The selectors need to be initialised in BeginInputData, which also needs to be extended with "id":
void MyTestAnalysis::BeginInputData( const SInputData& id ) throw( SError ) { // // Initialize the tool(s): // m_muonSelector.BeginInputData( id );
This will also print out the selection. Also remember to add the library to the xml. Let's now have the MuonSelector do something. We can just pass the Muon object in our loop to it:
if( m_muonSelector.IsPassed( mymu ) ) { mymu.flagAsGood(); Book( TH1F( "Mu_pt_sel_hist", "Selected Muon p_{T} [MeV]", 100, 0.0, 150000.0 ) )->Fill( mymu.pt() ); }
If you compile and run now, your code will crash. The reason for that is a little subtle.
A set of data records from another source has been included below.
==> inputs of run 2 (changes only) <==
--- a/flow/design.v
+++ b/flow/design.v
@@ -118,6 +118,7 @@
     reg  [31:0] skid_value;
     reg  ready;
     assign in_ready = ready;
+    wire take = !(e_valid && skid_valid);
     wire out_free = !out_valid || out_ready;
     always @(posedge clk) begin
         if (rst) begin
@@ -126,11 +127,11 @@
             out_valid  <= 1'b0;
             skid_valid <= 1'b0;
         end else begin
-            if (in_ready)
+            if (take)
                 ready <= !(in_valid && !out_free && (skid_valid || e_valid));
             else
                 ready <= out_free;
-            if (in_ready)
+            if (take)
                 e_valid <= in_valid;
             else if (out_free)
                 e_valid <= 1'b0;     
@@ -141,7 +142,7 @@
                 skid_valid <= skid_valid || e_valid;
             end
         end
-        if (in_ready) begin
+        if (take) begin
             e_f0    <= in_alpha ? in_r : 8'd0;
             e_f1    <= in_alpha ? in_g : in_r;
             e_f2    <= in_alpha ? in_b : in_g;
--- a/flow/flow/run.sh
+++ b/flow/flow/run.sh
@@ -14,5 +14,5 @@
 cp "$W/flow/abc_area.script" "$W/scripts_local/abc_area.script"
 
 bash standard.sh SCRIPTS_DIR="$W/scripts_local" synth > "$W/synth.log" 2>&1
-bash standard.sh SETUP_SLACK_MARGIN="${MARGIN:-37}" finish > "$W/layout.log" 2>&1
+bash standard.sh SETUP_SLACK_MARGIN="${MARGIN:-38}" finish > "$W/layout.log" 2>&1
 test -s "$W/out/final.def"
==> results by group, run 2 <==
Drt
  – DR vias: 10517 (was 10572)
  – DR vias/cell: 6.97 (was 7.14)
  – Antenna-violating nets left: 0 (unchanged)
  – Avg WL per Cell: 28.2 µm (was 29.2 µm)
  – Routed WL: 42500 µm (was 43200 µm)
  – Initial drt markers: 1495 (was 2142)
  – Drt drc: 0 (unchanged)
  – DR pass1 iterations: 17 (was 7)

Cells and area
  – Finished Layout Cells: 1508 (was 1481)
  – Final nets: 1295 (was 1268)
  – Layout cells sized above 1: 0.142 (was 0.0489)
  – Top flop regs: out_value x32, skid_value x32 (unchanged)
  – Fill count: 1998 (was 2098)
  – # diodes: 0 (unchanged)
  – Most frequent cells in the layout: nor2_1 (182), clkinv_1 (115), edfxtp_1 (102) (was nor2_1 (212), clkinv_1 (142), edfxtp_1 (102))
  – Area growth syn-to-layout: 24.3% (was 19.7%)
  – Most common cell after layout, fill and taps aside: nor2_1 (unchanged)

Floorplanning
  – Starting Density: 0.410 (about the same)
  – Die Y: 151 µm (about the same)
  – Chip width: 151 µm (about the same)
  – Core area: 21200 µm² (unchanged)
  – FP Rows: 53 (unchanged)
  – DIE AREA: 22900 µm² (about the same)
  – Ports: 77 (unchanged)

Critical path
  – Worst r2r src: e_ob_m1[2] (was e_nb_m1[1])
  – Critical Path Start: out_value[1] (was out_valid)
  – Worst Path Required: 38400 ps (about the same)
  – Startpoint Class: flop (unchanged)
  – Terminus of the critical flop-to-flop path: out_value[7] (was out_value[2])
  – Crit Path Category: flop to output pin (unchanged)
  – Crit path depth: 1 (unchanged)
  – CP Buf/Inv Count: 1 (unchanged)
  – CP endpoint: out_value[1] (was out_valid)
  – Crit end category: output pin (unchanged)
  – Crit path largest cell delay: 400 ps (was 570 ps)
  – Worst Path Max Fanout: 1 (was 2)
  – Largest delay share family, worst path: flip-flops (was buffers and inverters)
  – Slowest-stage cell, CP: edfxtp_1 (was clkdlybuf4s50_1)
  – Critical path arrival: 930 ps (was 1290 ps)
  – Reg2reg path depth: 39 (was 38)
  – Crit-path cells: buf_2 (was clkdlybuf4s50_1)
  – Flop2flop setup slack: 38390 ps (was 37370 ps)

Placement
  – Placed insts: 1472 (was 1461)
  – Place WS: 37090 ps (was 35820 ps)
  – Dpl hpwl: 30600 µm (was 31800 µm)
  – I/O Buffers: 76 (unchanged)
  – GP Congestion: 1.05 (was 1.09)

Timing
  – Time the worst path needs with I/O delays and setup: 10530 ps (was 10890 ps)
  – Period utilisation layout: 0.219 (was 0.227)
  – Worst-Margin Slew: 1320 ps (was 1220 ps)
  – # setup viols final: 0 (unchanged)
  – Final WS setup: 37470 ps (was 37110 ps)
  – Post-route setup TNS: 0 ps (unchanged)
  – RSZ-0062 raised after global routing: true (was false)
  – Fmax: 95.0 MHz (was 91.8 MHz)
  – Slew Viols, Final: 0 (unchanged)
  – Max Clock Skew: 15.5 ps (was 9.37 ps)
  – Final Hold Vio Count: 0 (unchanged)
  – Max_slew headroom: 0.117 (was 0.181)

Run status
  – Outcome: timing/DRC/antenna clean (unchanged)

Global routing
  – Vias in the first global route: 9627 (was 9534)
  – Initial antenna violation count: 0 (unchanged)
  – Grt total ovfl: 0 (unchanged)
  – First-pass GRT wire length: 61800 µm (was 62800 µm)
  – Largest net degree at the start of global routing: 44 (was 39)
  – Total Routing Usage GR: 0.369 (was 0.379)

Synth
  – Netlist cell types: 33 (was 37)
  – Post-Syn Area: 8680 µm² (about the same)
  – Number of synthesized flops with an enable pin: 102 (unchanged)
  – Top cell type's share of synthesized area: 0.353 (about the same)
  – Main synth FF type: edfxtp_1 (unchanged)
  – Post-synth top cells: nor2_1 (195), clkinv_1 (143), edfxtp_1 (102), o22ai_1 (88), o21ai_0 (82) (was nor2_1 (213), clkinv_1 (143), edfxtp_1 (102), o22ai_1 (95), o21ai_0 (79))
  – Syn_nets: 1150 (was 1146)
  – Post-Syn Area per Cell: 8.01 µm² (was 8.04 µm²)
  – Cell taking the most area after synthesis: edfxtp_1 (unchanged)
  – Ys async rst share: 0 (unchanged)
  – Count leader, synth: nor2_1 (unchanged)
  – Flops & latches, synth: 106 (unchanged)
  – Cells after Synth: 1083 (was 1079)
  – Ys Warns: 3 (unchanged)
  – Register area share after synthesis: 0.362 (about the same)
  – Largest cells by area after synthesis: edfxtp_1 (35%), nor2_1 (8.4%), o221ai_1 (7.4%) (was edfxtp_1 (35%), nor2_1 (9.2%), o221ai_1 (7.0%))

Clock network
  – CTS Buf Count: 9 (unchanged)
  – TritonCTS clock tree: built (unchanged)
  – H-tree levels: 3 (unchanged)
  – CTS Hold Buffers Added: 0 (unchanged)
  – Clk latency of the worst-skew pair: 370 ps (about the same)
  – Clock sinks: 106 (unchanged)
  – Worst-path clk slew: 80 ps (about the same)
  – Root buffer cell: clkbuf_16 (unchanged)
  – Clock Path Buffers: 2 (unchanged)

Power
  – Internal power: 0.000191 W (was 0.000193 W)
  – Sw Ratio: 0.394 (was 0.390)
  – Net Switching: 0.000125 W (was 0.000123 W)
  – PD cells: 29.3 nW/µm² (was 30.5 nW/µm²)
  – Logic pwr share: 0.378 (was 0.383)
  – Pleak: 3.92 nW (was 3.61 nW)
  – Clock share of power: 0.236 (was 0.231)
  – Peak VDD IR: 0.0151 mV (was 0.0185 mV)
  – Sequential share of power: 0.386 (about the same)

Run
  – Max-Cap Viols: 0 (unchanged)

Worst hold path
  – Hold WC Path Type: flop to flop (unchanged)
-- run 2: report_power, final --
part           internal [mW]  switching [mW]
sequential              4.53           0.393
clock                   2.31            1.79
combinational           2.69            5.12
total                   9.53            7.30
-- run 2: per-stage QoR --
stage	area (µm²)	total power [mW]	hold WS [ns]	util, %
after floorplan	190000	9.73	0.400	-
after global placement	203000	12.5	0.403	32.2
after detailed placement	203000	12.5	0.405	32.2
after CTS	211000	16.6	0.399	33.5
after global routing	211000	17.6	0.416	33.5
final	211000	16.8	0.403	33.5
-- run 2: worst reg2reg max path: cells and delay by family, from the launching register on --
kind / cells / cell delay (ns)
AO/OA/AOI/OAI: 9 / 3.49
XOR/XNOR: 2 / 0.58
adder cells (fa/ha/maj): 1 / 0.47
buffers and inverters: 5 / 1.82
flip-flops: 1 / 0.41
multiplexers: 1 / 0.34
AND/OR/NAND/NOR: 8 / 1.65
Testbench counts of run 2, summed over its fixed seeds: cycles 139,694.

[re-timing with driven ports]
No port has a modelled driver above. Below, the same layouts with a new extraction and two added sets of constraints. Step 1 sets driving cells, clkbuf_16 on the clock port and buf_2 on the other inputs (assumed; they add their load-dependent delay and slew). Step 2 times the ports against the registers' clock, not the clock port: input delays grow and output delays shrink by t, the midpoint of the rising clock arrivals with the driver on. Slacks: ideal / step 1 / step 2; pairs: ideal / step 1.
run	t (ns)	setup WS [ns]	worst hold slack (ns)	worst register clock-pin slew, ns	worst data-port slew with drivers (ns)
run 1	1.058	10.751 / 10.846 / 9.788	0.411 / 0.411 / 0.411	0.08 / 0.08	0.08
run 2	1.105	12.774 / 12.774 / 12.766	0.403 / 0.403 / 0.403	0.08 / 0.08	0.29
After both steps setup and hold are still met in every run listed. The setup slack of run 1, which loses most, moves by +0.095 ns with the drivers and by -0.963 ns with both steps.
You will encounter errors like these quite often. One reason might be that you didn't compile all packages consistently. To solve this do
make distclean && make
in each package starting from the most basic one. This is, however, not the problem here. SelectionTools use SFrame's own slim histograms SH1, but our cycle doesn't. To make them known to our cycle, we need to add the following line to the xml:
<Library Name="libSFramePlugIns" />
Now everything should work. The selection tools will also create some validation hists. Have a look at them!
Exercise:
- Change the pt cut to 30 GeV using only the xml file.
Add a new cut to the MuonSelectorTool called maxpt that limits the selected muons' pt to 100 GeV. Try also to add the validation histograms.
DesyUtilities
The DesyUtilities package is the swiss-army knife of the analysis. Currently, it contains most tools needed for systematic variations and also contains a lot of utility functions.
We're just going to focus on one of them: SCycleBaseDesy
SCycleBaseDesy extends the SCycleBase with some extra functionality. It allows you to define your histograms in a text file. Instead of using string look-ups, it uses ints as identifiers, which is a lot faster. To make use of this, you have to make changes in several places in your code. Have a look at the https://svnweb.cern.ch/trac/desyatfw/browser/CommonAnalysis/Top/GoDesy/trunk, which uses the new histogramming style. Basic changes:
extend MakeFile
- replace SCycleBase by SCycleBaseDesy
create common.par file on config.
make sure you call BookHistograms()
- also make lib known in xml It's left up to you whether you would like to take advantage of this feature. If you have a rather large analysis, it should be a lot faster in most cases.
some more hints
inclusion of external packages
We've seen that inclusion of external packages can be difficult. Make sure you adjust the LinkDef.h file if needed. Also try to avoid mixing packages provided by other people with packages such as DesyUtilities. Try to check-out those packages to an extra directory so that one can easily update them.
writing your own package
When writing your own package, as we've done above, try to have as little dependencies as possible, because you can easily lose overview. Sometimes it's worth starting a new package from scratch instead of copying an old one.
coding rules
As there are several new people joining the group now and not all people talk to each other on a frequent basis, you should make sure that you only check-in running code and if you need to change the interface (which you should avoid), make this known to everyone! I will add you to the atlas-analysis-fw@desy.de list after this meeting.
There is a SFrame users mailing list: atlas-sframe-users@cern.ch - subscribe to it via hypernews. Attile provides very good support and in case of problems it often helps to search the archive.
Please make sure you comment your code properly. As we use doxygen, try to follow the standards.